Dmitri Alperovitch: It’s nuanced. I’m in favor of supporting Ukraine, full stop. I’ve been to Ukraine, I’ve spent a lot of time with Ukrainians and a lot of the aid that we send to Ukraine is not applicable to the Taiwan scenario. Tanks, armored vehicles, even artillery, 155mm — you don’t need much of that in the Taiwan scenario. So, I’m all for sending that. Now, there is, I think, a very legitimate argument that we have very low air defense interceptor stocks. One of the huge challenges for Taiwan is that China has one of the world’s largest missile and rocket forces and they can just pummel Taiwan into the ground with those missiles and you need highly capable air defense systems. Taiwan has some indigenous capability but they’re also buying Patriots and the like. And I’m very sympathetic to the Ukrainian argument that you have literally civilians dying every day because of Russia’s bombardment. We’re also using air defense obviously in the Middle East right now to help Israel and shipping through the Red Sea, but we do have fundamental capacity issues there that are quite serious. HIMARS is a great example as well. Taiwan, when I was there meeting with senior officials last fall, they were telling me, we’ve ordered HIMARS and the delivery dates keep getting delayed in part because of Ukraine.

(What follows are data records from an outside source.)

From an optimization exercise on the open Yosys and OpenROAD flow, aimed at a short achievable clock period and few clock cycles per item; shortcuts taken in it are not production practice. At most, simulation tests tie the RTL to the original design; equivalence was not proved. Power and IR drop assume default switching activity.

sierra:
Design most_rbc, start of the top module:
module most_rbc (
    input  wire        clk,
    input  wire        rst,
    input  wire        req_valid,
    input  wire        req_op,             
    input  wire [1:0]  req_half,           
    input  wire [31:0] req_frames,         
    input  wire [31:0] req_ring_frames,    
    input  wire [31:0] req_period_frames,  
    input  wire [7:0]  req_width,          
    input  wire        req_endian,         
    input  wire [15:0] req_channels,       
    output reg         rsp_valid,
    output reg         rsp_err,
    output reg         rsp_pe,
    output reg  [31:0] rsp_bufpos,
    output reg  [31:0] rsp_perpos,
    output wire [1:0]  ring_half,
    output wire        ring_rd_en,
    output wire [31:0] ring_rd_addr,
    input  wire [7:0]  ring_rd_data,
    output wire        ring_wr_en,
    output wire [31:0] ring_wr_addr,
    output wire [7:0]  ring_wr_data,
    output wire        unit_rd_en,
    output wire [31:0] unit_rd_addr,
    input  wire [7:0]  unit_rd_data,
    output wire        unit_wr_en,
    output wire [31:0] unit_wr_addr,
    output wire [7:0]  unit_wr_data
);
For scale: ~4700 cells after synthesis, ~360 I/O pins, about 61000 um^2 of cells after synthesis.
Settings: LEC_CHECK=0, CAP_MARGIN=20, CORE_MARGIN=2, CORE_UTILIZATION=55, GPL_TIMING_DRIVEN=0, SLEW_MARGIN=20; clock period 10.0 ns.
standard.sh (not shown) runs the stock make flow with config.mk's settings and CLKGATE_MAP_FILE= SYNTH_SCRIPT=/design/flow/synth_recipe.tcl, a recipe that flattens the netlist after the stock synthesis.
==> flow/flow/run.sh <==
#!/bin/bash
# Standard layout with three changes to how it is made (SDC unchanged):
# timing repair keeps a setup margin beyond the design's, cell sizing may
# change a cell's footprint, and ports are buffered with buf_4 cells.
# Full make output goes to standard.log here.
set -uo pipefail
bash standard.sh SETUP_SLACK_MARGIN=7.0 MATCH_CELL_FOOTPRINT=0 \
  "BUFFER_PORTS_ARGS=-buffer_cell sky130_fd_sc_hd__buf_4" finish > standard.log 2>&1
Inputs modified between sierra and xenon:
- CORE_UTILIZATION changed from 55 to 40
- GPL_TIMING_DRIVEN removed (was 0)
==> flow/flow/run.sh <==
#!/bin/bash
set -uo pipefail
bash standard.sh SETUP_SLACK_MARGIN=6.0 finish > standard.log 2>&1
Results
xenon leaves less setup margin than sierra. xenon vs. sierra: critical path depth went down by 15. Total of fill cells in the finished design ends up higher on xenon. Summary of xenon over sierra: met2 routing resource usage after global routing lower; post-route cell area lower.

What do you make of President Biden’s public statements that the US would defend Taiwan? Do you see it as part of strategic ambiguity or moving away from it? And should the US move away from strategic ambiguity?

Dmitri Alperovitch: I don’t think that we should move away from strategic ambiguity today, because there’s a big question today of whether we can defend Taiwan. The worst thing you could possibly do is talk aggressively and carry a small stick — the exact reverse of Teddy Roosevelt’s speak softly and carry a large stick. I do think that him saying four times he will defend Taiwan is not an accident. You could argue once or twice is a mistake, not four times in a row. The White House of course walks it back because the policy is still strategic ambiguity. But at the end of the day this is the president’s decision and I think he is articulating his desires and I think he appreciates the importance of Taiwan and those comments are very well-received in the region — in Taiwan, in Japan, in the Philippines. I think they are straddling the line of not abandoning our ambiguity policy because the White House walks it back every time, but also sending a strong signal of where the president’s intentions are. And they’re not unnoticed in Beijing.

So you don’t think that potentially risks provoking China?

Dmitri Alperovitch: No, because the policy remains unchanged. So it is actually very creatively walking that line.

Do you worry at all about the Cold War rhetoric being too alarmist?

Dmitri Alperovitch: No, because what we’re trying to do is avoid a hot war. And look, we had the Cold War with the Soviet Union for almost 50 years and there were parts of that Cold War where the relationship was actually quite warm, in the 1970s we had a detente. Just because you’re in a Cold War does not mean you’re going to be super aggressive. It does not mean you’re not going to talk. But you need to understand that you’re in a fundamental competition with China and it is a zero-sum game at the end of the day. There’s going to be one loser and one winner and I personally want to see America win.